Since I did this task on google colab, I needed to install several libraries and add-ons

In [1]:
# ! pip install -U openai-whisper
# import locale
# locale.getpreferredencoding = lambda: "UTF-8"
# !add-apt-repository -y ppa:jonathonf/ffmpeg-4
# !apt update
# !apt install -y ffmpeg

In [1]:
import whisper

import numpy as np
import torch
import torchaudio
from torch.utils.data import DataLoader
from torchaudio.datasets import LIBRISPEECH

from tqdm.notebook import tqdm

import metrics_task_1

DEVICE = "cuda" if torch.cuda.is_available() else "cpu"

In [2]:
def collate_fn(items: list):
    mels, tokens = zip(*items)

    # padding to match shapes
    max_token_len = max([len(token) for token in tokens])
    padded_tokens = torch.tensor([token + [0] * (max_token_len - len(token)) for token in tokens])

    mels = torch.stack([mel.clone().detach() for mel in mels])

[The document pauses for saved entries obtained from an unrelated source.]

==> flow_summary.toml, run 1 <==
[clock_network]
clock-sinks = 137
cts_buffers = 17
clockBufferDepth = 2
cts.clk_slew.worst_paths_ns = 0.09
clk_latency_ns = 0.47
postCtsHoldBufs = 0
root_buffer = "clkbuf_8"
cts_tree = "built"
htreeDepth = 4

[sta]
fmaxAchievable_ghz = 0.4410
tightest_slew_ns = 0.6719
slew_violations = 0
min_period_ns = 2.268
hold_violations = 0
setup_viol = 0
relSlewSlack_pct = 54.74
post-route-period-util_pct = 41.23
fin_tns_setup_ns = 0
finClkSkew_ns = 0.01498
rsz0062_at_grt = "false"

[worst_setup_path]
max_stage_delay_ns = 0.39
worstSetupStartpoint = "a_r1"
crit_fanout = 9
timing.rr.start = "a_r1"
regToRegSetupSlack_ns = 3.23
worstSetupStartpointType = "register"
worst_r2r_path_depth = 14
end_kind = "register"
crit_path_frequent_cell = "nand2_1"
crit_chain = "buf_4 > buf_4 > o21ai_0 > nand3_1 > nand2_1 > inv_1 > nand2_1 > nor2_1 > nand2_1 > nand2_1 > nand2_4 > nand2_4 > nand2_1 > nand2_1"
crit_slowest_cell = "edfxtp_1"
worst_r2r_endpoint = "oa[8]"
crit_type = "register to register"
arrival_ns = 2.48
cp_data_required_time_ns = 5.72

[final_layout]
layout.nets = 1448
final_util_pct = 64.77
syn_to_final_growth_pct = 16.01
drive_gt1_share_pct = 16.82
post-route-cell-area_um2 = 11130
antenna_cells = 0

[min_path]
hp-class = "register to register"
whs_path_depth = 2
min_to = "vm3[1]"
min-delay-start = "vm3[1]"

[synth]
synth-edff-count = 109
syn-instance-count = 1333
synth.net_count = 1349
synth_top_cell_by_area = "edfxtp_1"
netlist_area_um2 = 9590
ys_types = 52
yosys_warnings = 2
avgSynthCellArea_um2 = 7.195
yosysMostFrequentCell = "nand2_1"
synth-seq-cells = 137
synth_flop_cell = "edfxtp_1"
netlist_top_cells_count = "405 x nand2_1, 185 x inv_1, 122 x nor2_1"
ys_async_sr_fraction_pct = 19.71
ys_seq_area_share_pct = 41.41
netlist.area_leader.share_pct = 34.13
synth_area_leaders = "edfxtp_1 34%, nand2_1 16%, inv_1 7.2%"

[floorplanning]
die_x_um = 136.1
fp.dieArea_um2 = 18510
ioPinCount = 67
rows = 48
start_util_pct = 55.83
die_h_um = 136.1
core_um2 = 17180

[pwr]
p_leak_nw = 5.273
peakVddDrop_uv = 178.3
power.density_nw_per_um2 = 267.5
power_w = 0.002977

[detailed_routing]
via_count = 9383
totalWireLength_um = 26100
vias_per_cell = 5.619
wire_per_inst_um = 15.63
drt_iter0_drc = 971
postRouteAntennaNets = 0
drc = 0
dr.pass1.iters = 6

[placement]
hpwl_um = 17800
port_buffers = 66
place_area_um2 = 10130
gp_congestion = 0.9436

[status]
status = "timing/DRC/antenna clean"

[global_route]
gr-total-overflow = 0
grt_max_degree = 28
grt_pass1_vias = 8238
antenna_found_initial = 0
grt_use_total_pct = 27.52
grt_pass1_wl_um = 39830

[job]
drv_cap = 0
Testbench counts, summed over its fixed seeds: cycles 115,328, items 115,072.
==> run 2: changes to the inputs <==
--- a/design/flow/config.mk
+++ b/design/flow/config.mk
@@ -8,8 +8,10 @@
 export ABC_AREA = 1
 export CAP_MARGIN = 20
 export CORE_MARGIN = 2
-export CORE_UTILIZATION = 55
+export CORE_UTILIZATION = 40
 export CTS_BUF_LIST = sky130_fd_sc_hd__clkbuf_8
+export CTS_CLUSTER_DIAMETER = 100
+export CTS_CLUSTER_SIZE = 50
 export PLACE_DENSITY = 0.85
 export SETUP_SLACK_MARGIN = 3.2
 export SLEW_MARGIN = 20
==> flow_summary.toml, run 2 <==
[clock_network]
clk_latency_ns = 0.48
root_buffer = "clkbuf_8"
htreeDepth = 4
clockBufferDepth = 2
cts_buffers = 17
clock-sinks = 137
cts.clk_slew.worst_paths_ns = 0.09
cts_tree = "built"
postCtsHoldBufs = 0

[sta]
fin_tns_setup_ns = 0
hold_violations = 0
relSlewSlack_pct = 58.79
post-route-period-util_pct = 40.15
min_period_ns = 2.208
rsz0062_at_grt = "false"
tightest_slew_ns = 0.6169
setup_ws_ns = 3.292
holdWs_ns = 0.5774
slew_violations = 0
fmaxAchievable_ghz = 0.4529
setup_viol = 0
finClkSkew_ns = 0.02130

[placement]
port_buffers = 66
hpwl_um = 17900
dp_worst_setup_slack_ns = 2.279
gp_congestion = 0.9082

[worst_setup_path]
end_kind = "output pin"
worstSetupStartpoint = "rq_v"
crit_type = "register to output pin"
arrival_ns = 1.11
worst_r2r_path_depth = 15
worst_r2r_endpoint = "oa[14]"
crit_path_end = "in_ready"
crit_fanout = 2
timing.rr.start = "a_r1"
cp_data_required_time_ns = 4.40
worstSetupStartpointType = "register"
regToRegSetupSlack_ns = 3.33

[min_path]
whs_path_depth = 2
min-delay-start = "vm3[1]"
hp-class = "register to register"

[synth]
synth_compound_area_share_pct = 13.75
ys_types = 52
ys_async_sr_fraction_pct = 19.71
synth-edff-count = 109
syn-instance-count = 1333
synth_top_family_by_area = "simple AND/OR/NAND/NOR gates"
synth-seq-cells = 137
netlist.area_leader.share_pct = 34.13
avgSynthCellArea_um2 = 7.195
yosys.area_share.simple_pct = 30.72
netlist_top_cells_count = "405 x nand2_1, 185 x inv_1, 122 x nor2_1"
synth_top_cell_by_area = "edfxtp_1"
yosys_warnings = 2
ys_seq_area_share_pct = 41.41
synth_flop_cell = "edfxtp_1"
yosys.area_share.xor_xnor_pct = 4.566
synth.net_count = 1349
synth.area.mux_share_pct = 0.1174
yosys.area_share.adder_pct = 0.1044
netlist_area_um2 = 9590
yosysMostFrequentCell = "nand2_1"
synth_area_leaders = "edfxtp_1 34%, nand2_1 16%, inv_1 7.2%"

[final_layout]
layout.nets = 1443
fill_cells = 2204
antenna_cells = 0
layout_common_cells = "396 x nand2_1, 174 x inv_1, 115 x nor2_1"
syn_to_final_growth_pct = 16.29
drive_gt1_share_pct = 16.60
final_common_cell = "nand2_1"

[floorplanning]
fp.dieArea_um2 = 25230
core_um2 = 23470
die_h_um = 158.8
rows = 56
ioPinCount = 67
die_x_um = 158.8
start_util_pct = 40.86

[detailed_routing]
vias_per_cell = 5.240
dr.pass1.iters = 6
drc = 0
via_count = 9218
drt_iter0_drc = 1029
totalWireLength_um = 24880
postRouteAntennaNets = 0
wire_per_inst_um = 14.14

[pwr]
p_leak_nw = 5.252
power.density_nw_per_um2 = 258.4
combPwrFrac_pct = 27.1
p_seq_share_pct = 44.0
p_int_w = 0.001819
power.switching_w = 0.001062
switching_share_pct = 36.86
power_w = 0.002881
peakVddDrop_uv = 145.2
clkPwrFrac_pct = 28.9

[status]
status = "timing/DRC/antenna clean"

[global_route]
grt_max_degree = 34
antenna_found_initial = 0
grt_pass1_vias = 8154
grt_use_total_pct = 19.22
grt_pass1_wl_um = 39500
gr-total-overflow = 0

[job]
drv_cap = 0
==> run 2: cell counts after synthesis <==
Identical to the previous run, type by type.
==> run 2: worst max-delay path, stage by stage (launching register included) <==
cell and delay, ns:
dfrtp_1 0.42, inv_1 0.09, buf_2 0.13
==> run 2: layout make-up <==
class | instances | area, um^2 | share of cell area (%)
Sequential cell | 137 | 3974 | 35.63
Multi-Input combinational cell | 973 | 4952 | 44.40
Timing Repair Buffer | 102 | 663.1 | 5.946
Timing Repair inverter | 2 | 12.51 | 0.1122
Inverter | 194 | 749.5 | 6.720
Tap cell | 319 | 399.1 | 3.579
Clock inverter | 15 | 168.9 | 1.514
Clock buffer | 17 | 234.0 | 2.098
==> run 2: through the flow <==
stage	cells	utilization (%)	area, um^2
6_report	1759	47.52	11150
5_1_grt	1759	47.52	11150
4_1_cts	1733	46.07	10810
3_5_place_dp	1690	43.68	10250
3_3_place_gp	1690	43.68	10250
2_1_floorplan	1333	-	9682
Context: an optimization exercise on an open-source flow, tuned for small area, a short achievable clock period and few clock cycles per item. The choices shown serve that exercise and are no tape-out recipe.
Where RTL was checked, it was by simulation tests only, not by an equivalence proof against the original.
Power figures rest on the tool's default switching activity, not on a simulated workload.

==> flow/design.v (excerpt) <==
module tone_pattern_sequencer_top (
  input  wire logic                  clk_i,
  input  wire logic                  rst_ni,
  input  wire logic                  in_valid_i,
  output logic                       in_stall_o,
  input  wire logic [2:0]            operation_i,
  input  wire logic [TIME_BITS-1:0]  now_ms_i,
  input  wire logic [3:0]            pattern_id_i,
  input  wire logic [15:0]           custom_freq_hz_i,
  input  wire logic [15:0]           custom_duty_i,
  input  wire logic [15:0]           custom_length_ms_i,
  input  wire logic                  enable_value_i,
  output logic                       out_valid_o,
  input  wire logic                  out_stall_i,
  output logic                       tone_on_o,
  output logic [FREQ_BITS-1:0]       tone_freq_hz_o,
  output logic [DUTY_BITS-1:0]       tone_duty_o,
  output logic                       busy_res_o,
  input  wire logic                  cfg_valid_i,
  output logic                       cfg_ready_o,
  input  wire logic [1:0]            cfg_index_i,
  input  wire logic [CFG_DATA_W-1:0] cfg_data_i
);
  logic          out_vld_q;
  logic          take;
  tps_pkg::cfg_t cfg;
  assign in_stall_o = out_vld_q && out_stall_i;
  assign take       = in_valid_i && !in_stall_o;
  tps_cfg_regs u_cfg (
    .clk_i       (clk_i),
    .rst_ni      (rst_ni),
    .cfg_valid_i (cfg_valid_i),
    .cfg_ready_o (cfg_ready_o),
    .cfg_index_i (cfg_index_i),
    .cfg_data_i  (cfg_data_i),
    .cfg_o       (cfg)
  );
  tps_core u_core (
    .clk_i        (clk_i),
    .rst_ni       (rst_ni),
    .take_i       (take),
    .operation_i  (operation_i),
  ...
make LEC_CHECK=0 CAP_MARGIN=20 CORE_MARGIN=2 CORE_UTILIZATION=40 SETUP_SLACK_MARGIN=2.7 SLEW_MARGIN=20 finish   # period 5.5 ns
run.sh (not shown) runs the stock make flow with config.mk's settings and CLKGATE_MAP_FILE= SYNTH_SCRIPT=/design/flow/synth_recipe.tcl, a recipe that flattens the netlist after the stock synthesis.
Change:
--- a/flow/config.mk
+++ b/flow/config.mk
@@ -11 +10,0 @@
-export SETUP_SLACK_MARGIN = 2.7
Outcome: Count of clock-buffer cells in the layout increases by 1. Die area does not change. Sequential cell count stays the same. Maximum frequency goes down by 15%. Global-route usage drops by 1.3 points. Synthesized cell count does not change. Worst hold slack gets worse by 24 ps.
No functional check of the RTL was part of any run of this note.

* * *

tone_pattern_sequencer_top, a different RTL version from the one above (not shown whole).
For scale: about 140 I/O pins, roughly 0.011 mm2 of cells after synthesis.
// tone_pattern_sequencer_top
module tone_pattern_sequencer_top (
  input  wire logic                  clk_i,
  input  wire logic                  rst_ni,
  input  wire logic                  in_valid_i,
  output logic                       in_stall_o,
  input  wire logic [2:0]            operation_i,
  input  wire logic [TIME_BITS-1:0]  now_ms_i,
  input  wire logic [3:0]            pattern_id_i,
  input  wire logic [15:0]           custom_freq_hz_i,
  input  wire logic [15:0]           custom_duty_i,
  input  wire logic [15:0]           custom_length_ms_i,
  input  wire logic                  enable_value_i,
  output logic                       out_valid_o,
  input  wire logic                  out_stall_i,
  output logic                       tone_on_o,
  output logic [FREQ_BITS-1:0]       tone_freq_hz_o,
  output logic [DUTY_BITS-1:0]       tone_duty_o,
  output logic                       busy_res_o,
  input  wire logic                  cfg_valid_i,
  output logic                       cfg_ready_o,
  input  wire logic [1:0]            cfg_index_i,
  input  wire logic [CFG_DATA_W-1:0] cfg_data_i
);
export LEC_CHECK = 0
export CAP_MARGIN = 20
export CORE_MARGIN = 2
export CORE_UTILIZATION = 50
export CTS_BUF_LIST = sky130_fd_sc_hd__clkbuf_8
export SETUP_SLACK_MARGIN = 3.0
export SLEW_MARGIN = 20
export TNS_END_PERCENT = 2
create_clock -name core_clock -period 5.5 [get_ports {clk_i}]
standard.sh (not shown) runs the stock make flow with config.mk's settings and CLKGATE_MAP_FILE= SYNTH_SCRIPT=/design/flow/synth_recipe.tcl, a recipe that flattens the netlist after the stock synthesis.
==> flow/flow/run.sh <==
#!/bin/bash
# The standard layout (the standard.sh, unchanged synthesis and steps),
# with the port buffers made from the smallest plain buffer cell.
export BUFFER_PORTS_ARGS="-buffer_cell sky130_fd_sc_hd__buf_1"
bash standard.sh > standard.log 2>&1
Testbench counts at the start, summed over its fixed seeds: cycles 8,008, items 8,000.
Edit:
--- a/flow/config.mk
+++ b/flow/config.mk
@@ -10,2 +10 @@
-export CORE_UTILIZATION = 50
-export CTS_BUF_LIST = sky130_fd_sc_hd__clkbuf_8
+export CORE_UTILIZATION = 40
@@ -14 +13 @@
-export TNS_END_PERCENT = 2
+export TNS_END_PERCENT = 5
After rerunning: The changed run went through all stages and came out clean. Setup slack loses 4.4 ps. Non-clock buffer count went up by 15. Sequential share of layout area went down by 1.9 points. Via count went up by 0.67%. Die area went up by 24%. Cell count went up by 7.6%. Global-route usage went down by 4.2 points. Design area went up by 5.9%. Flip-flop and latch count is unchanged. Clock skew is about the same. First-iteration DRC count went down by 4.9%.
Edit:
--- a/flow/config.mk
+++ b/flow/config.mk
@@ -10,0 +11 @@
+export CTS_BUF_LIST = sky130_fd_sc_hd__clkbuf_8
After rerunning:
- combinational power hardly moves
- power fell by 7.5%
- sequential power barely changes
- non-clock buffer count is lower by 6
- maximum frequency increases by 0.44%
- area after synthesis does not change
- setup slack is better by 16 ps
- critical path depth shrinks by 3
- register-to-register slack stays flat
Edit:
--- a/flow/config.mk
+++ b/flow/config.mk
@@ -10 +10 @@
-export CORE_UTILIZATION = 40
+export CORE_UTILIZATION = 50
@@ -14 +14 @@
-export TNS_END_PERCENT = 5
+export TNS_END_PERCENT = 0
Effect:
- The new run produced a clean layout
- setup slack loses 28 ps
- via count is lower by 1.8%
- routed wire length shrinks by 6.2%
- final cell count falls by 7.5%
- utilization climbs by 9.5 points
- synthesized area is unchanged
- design area went down by 5.2%
- clock-buffer cell count stays the same

## what the ideal ports hide
How much do the figures lean on ideal ports? The routed layouts below were timed once more, with nothing changed but the port constraints.
Step 1, drivers: a clkbuf_16 drives clk_i and a buf_2 each remaining input, both assumed.
Step 2 adds t to the input delays and takes it off the output delays; t is the mean of the earliest and latest rising clock arrival at the registers after step 1. Input paths then give back, and output paths get back, about the clock's delay inside the block.
Three values: ideal, step 1, step 2; two values: the first two.
| run | t, ns | slack for setup (ns) | cell pins on the clock port's net |
|---|---|---|---|
| the first run of note 1 | 0.491 | 1.088 / 1.088 / 0.714 | 1 |
| the second run of note 1 | 0.495 | 0.323 / 0.323 / -0.015 | 1 |
| the first run of note 2 | 0.516 | 1.930 / 1.878 / 1.362 | 1 |
| the second run of note 2 | 0.480 | 1.926 / 1.891 / 1.411 | 1 |
| the third run of note 2 | 0.502 | 1.942 / 1.901 / 1.398 | 1 |
| the fourth run of note 2 | 0.524 | 1.913 / 1.894 / 1.375 | 1 |
With both steps, setup timing fails in the second run of note 1, where it was met with ideal ports. For the first run of note 2, which loses most, drivers alone change the setup slack by -0.052 ns; drivers and shift together by -0.568 ns.
From an optimization exercise on the open Yosys and OpenROAD flow, aimed at small area, a short achievable clock period and few clock cycles; shortcuts taken in it are not production practice.
Function was checked by simulation only, so behaviour that the tests miss may differ from the original.
No activity file was given, so power comes from the tool's default toggle rates.

Design move_unmaker, start of the top module:
module move_unmaker #(
  parameter int DEPTH = 64,
  parameter int PW    = $clog2(DEPTH) + 1
) (
  input  logic          clk_in,
  input  logic          rst_in,
  input  logic          push_valid_in,
  input  logic [14:0]   push_move_in,
  input  logic [430:0]  push_board_in,
  output logic          push_ready_out,
  input  logic          undo_valid_in,
  input  logic [430:0]  board_in,
  output logic          undo_ready_out,
  output logic [430:0]  board_out,
  output logic          valid_out,
  output logic [PW-1:0] depth_out,
  output logic          error_out
);
  localparam int AW = $clog2(DEPTH);
  localparam int NUM_BB = 5;
  localparam int RW = 36;
  localparam logic [2:0] SPECIAL_UNKNOWN    = 3'd0;
  localparam logic [2:0] SPECIAL_CASTLE     = 3'd2;
  localparam logic [2:0] SPECIAL_EN_PASSANT = 3'd3;
  localparam logic [2:0] CAP_K    = 3'd5;
  localparam logic [2:0] CAP_NONE = 3'd7;
  function automatic [7:0] dec3(input [2:0] x);
    dec3 = 8'd1 << x;
  endfunction
  function automatic [31:0] sq_dec(input [11:0] x);
    sq_dec = {dec3(x[11:9]), dec3(x[8:6]), dec3(x[5:3]), dec3(x[2:0])};
  endfunction
  logic [PW-1:0] r_depth;
  logic [RW-1:0] r_mem [0:DEPTH-3];
  logic [RW-1:0] r_sec;
  logic [7:0]    t_sr, t_sf, t_dr, t_df;
  logic [5:0]    t_src, t_dst;
  logic [5:0]    t_cap;
  logic          t_ep, t_dir, t_promo, t_cm;
  logic [18:0]   t_keep;
  logic [430:0]  r_board_out;
  logic          r_valid, r_error;
  logic          w_push_ready, w_undo_ready, w_push_acc, w_undo_acc, w_reject;
  logic [AW-1:0] r_wr_ptr, r_rd_ptr;
  logic          r_full, r_empty;
  assign w_push_ready = !rst_in && !r_full;
  assign w_undo_ready = !rst_in && !r_empty && !push_valid_in;
  assign w_push_acc   = push_valid_in && w_push_ready;
  assign w_undo_acc   = undo_valid_in && w_undo_ready;
  assign w_reject     = !rst_in && ((push_valid_in && r_full) ||
                        (undo_valid_in && r_empty && !push_valid_in));
  logic [63:0]       p_bb [0:NUM_BB-1];
  logic [NUM_BB-1:0] p_at;
  logic [5:0]        p_k0, p_k1, p_src, p_dst;
  logic [2:0]        p_special;
  logic [2:0]        p_dx;
  logic [5:0]        p_cap;
  logic              p_src_pawn, p_src_king, p_dst_king, p_ep, p_castle_mv, p_seen;
  always_comb begin
  ...
Settings: LEC_CHECK=0, CAP_MARGIN=40, CORE_MARGIN=2, CORE_UTILIZATION=40, CTS_BUF_LIST=sky130_fd_sc_hd__clkbuf_16, CTS_CLUSTER_DIAMETER=80, CTS_CLUSTER_SIZE=25, SETUP_SLACK_MARGIN=3.8, SLEW_MARGIN=50; clock period 7.0 ns.
standard.sh (not shown) runs the stock make flow with config.mk's settings and CLKGATE_MAP_FILE= SYNTH_SCRIPT=/design/flow/synth_recipe.tcl, a recipe that flattens the netlist after the stock synthesis.
==> flow/flow/run.sh <==
#!/bin/bash
# Standard layout, except that buffer_ports is told to use plain buf_1
# buffers on the ports instead of the delay cells it picks by itself.
set -euo pipefail
here=$(pwd)
bash standard.sh synth > "$here/make_synth.log" 2>&1
export BUFFER_PORTS_ARGS="-buffer_cell sky130_fd_sc_hd__buf_1"
bash standard.sh > "$here/make_layout.log" 2>&1
The baseline completed with no timing, DRC or antenna violations.
Testbench counts at the start, summed over its fixed seeds: cycles 24,001.
Source: an optimization exercise on an open RTL-to-GDS flow (aim: small area, a short achievable clock period and few clock cycles per item). Production flows keep margins and buffers that such runs may drop.
Only simulation tests tie the RTL to the original design; equivalence was not proved.

// polyline_length_accumulator_core
module polyline_length_accumulator_core (
    input  logic        i_clk,
    input  logic        i_rst_n,
    input  logic        i_in_valid,
    output logic        o_in_stall,
    input  logic [15:0] i_in_x,
    input  logic [15:0] i_in_y,
    input  logic        i_in_last,
    output logic        o_out_valid,
    input  logic        i_out_stall,
    output logic [31:0] o_out_length,
    output logic [15:0] o_out_count
);
Size: about 4700 cells after synthesis, about 87 I/O pins, roughly 0.039 mm2 of cells after synthesis.
clock: 10.0 ns
lec_check: 0
abc_area: 1
cap_margin: 20
core_margin: 2
core_utilization: 40
cts_buf_list: sky130_fd_sc_hd__clkbuf_16
cts_cluster_diameter: 80
cts_cluster_size: 30
slew_margin: 20
standard.sh (not shown) runs the stock make flow with config.mk's settings and CLKGATE_MAP_FILE= SYNTH_SCRIPT=/design/flow/synth_recipe.tcl, a recipe that flattens the netlist after the stock synthesis.
==> flow/flow/run.sh <==
#!/bin/bash
# the standard layout (the standard.sh: unchanged synthesis, floorplan,
# placement, clock tree, routing) with two changes to how it is made:
# - every input and output port still gets its buffer, but a plain buf_2
#   instead of the delay-cell buffer that buffer_ports picks by itself
# - timing repair aims at a shorter period than the clock's: setup repair
#   keeps going until each path has the margin below, instead of stopping
#   once the 10 ns clock is met
bash standard.sh SETUP_SLACK_MARGIN=6.7 TNS_END_PERCENT=100 \
    "BUFFER_PORTS_ARGS=-buffer_cell sky130_fd_sc_hd__buf_2" finish > standard.log 2>&1
The starting point produced a clean layout.
Testbench counts at the start, summed over its fixed seeds: cycles 7,066, points 6,831.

    return mels, padded_tokens

In [3]:
class MyDataset(LIBRISPEECH):
    def __init__ (self, url, tokenizer):
        super().__init__('/content/repos', url=url, download=True)
        self.tokenizer = tokenizer

    def __getitem__(self, idx):
        audio, sample_rate, text, _, _, _ = super().__getitem__(idx)
        assert sample_rate == 16000

        audio = whisper.pad_or_trim(audio.flatten()).to(DEVICE)
        mel = whisper.log_mel_spectrogram(audio)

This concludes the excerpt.